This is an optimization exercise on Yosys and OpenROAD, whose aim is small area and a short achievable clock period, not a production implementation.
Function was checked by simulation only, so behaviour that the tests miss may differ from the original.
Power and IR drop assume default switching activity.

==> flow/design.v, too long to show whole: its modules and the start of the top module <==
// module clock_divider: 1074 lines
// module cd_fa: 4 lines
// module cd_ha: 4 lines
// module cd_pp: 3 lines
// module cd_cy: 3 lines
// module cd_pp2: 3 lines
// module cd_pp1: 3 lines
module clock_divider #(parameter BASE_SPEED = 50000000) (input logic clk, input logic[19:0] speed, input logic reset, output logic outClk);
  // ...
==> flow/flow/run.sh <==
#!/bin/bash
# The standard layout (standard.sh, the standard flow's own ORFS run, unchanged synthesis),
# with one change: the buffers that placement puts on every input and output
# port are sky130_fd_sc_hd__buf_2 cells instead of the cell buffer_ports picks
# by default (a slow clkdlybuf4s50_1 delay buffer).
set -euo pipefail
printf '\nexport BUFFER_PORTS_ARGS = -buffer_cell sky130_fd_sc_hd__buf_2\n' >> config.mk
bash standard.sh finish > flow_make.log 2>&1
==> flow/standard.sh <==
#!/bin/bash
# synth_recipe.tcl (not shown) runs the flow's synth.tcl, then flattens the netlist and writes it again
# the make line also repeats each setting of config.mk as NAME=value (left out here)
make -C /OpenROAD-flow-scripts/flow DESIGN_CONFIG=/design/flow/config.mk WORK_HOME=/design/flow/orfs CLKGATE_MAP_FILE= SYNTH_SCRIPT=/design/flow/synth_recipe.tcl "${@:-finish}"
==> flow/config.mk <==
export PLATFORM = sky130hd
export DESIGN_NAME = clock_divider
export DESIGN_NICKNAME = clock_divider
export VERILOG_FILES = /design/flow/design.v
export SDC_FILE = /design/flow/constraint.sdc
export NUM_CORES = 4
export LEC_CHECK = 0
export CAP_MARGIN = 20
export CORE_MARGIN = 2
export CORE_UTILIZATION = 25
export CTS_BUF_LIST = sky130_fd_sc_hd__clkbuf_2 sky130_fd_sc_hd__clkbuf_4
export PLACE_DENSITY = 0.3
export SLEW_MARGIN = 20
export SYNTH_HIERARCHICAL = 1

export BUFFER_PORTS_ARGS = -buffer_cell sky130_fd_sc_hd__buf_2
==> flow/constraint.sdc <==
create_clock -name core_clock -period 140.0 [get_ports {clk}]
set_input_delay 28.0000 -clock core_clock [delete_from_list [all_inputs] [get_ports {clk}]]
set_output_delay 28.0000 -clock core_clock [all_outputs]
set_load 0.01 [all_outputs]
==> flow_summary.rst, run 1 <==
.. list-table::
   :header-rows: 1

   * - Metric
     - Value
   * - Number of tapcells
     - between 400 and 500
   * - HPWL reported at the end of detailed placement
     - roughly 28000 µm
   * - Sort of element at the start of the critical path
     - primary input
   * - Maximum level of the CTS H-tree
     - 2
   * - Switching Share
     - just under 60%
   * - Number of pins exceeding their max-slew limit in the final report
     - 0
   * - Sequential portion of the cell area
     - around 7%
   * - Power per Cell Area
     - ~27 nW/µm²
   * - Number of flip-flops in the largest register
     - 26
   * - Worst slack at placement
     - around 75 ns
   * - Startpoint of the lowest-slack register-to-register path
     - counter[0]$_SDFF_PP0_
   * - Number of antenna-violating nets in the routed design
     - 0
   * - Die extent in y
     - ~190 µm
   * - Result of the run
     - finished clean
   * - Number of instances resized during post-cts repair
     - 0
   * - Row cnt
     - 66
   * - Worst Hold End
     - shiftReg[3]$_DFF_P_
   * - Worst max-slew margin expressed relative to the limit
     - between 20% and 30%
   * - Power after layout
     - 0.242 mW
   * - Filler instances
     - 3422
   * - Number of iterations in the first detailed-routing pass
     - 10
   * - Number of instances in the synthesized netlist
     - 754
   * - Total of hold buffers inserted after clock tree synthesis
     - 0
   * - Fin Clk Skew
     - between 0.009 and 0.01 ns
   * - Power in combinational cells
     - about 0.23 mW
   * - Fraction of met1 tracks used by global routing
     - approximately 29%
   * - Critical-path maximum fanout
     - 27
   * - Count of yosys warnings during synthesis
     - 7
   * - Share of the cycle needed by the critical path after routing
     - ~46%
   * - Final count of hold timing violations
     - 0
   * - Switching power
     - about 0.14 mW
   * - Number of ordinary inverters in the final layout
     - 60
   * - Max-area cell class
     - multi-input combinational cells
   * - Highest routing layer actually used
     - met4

* * *

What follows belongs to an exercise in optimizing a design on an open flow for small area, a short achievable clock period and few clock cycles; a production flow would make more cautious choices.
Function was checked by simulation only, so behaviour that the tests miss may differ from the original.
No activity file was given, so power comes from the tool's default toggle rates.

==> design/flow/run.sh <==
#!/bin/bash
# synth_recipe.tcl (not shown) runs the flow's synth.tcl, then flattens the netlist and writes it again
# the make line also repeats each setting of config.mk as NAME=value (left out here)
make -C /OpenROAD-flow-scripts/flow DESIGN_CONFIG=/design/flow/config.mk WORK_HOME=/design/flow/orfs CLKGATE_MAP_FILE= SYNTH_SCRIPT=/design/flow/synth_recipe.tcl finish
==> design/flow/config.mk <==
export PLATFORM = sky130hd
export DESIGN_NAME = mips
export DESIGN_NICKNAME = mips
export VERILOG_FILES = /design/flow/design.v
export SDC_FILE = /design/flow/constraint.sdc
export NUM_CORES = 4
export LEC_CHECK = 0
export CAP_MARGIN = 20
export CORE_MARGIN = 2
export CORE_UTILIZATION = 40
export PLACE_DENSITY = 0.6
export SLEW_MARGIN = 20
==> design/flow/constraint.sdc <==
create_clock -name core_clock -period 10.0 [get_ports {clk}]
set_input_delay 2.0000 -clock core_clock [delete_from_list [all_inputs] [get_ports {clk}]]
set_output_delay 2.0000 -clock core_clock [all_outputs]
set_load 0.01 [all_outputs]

---

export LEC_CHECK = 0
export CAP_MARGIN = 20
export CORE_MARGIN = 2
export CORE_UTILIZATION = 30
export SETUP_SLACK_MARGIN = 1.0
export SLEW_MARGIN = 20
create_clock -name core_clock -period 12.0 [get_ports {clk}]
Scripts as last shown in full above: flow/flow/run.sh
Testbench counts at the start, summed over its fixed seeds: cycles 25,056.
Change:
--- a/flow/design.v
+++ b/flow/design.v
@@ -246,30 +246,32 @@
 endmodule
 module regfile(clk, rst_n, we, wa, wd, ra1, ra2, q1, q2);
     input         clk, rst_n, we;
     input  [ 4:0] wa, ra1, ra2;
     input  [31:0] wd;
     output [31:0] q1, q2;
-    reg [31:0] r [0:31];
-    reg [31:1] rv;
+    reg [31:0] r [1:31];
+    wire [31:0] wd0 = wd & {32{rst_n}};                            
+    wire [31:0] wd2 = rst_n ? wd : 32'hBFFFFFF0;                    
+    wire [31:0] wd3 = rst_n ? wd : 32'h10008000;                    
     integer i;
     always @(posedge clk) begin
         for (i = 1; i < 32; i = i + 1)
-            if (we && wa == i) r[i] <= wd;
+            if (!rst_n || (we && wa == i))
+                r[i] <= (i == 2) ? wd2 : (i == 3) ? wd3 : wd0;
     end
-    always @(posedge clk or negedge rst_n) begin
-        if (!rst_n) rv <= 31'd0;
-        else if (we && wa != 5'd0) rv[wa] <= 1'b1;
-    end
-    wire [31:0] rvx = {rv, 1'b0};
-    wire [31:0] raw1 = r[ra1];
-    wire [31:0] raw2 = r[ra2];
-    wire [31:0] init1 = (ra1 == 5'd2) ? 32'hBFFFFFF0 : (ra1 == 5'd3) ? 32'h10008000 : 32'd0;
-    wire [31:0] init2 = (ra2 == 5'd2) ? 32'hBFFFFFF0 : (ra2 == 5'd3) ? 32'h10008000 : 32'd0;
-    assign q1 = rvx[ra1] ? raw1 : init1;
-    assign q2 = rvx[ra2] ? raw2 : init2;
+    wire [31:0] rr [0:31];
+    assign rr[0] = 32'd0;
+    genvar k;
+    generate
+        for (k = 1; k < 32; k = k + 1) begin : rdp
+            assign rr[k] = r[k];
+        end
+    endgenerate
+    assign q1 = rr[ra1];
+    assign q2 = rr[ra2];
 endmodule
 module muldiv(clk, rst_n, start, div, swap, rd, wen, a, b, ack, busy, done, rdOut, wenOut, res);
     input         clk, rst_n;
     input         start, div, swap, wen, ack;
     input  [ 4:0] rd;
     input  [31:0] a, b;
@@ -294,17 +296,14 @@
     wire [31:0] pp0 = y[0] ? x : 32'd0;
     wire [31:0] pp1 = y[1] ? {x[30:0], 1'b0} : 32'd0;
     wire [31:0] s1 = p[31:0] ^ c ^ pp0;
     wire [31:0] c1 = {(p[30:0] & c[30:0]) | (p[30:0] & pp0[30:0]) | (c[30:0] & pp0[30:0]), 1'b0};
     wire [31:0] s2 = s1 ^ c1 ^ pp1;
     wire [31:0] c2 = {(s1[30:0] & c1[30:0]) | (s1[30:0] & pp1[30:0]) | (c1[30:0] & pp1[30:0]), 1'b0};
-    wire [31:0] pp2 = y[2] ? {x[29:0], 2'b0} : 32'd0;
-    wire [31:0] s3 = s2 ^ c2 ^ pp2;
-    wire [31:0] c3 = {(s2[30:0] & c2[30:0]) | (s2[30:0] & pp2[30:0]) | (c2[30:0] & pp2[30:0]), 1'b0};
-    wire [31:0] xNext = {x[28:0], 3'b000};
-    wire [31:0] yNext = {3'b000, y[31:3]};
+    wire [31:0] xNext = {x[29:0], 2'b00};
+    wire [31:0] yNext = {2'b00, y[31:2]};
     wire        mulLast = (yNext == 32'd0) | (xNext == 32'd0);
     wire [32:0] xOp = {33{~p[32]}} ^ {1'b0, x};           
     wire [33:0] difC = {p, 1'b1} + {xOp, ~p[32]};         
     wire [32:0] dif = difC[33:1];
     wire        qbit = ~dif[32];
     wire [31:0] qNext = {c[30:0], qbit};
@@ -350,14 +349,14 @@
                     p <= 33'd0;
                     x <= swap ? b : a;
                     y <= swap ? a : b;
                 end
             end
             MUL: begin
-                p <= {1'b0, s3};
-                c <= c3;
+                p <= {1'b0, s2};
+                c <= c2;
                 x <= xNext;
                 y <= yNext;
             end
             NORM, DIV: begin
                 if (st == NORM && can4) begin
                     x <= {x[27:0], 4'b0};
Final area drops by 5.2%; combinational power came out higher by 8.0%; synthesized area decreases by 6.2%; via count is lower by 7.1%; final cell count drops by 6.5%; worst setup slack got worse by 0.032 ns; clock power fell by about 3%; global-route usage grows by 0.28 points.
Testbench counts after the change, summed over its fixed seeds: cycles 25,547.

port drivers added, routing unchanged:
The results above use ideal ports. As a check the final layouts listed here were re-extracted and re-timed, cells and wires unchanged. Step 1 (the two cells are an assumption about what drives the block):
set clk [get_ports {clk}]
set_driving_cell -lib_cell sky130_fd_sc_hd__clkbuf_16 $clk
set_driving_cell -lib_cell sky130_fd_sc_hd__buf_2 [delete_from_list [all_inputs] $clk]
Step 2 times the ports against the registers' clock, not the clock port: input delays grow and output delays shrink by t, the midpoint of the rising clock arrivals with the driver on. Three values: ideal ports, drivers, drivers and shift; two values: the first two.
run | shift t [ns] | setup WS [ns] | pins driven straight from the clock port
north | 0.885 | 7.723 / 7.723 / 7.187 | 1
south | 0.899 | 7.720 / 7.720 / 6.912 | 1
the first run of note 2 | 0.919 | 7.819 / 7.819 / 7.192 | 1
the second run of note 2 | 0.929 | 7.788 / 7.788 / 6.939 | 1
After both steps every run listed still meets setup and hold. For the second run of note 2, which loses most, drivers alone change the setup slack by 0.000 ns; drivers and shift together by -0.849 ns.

EXERCISE DESCRIPTION. Copy, from the material, each line that holds the string "xNext".

WRITTEN SOLUTION.
-    wire [31:0] xNext = {x[28:0], 3'b000};
+    wire [31:0] xNext = {x[29:0], 2'b00};
     wire        mulLast = (yNext == 32'd0) | (xNext == 32'd0);
                 x <= xNext;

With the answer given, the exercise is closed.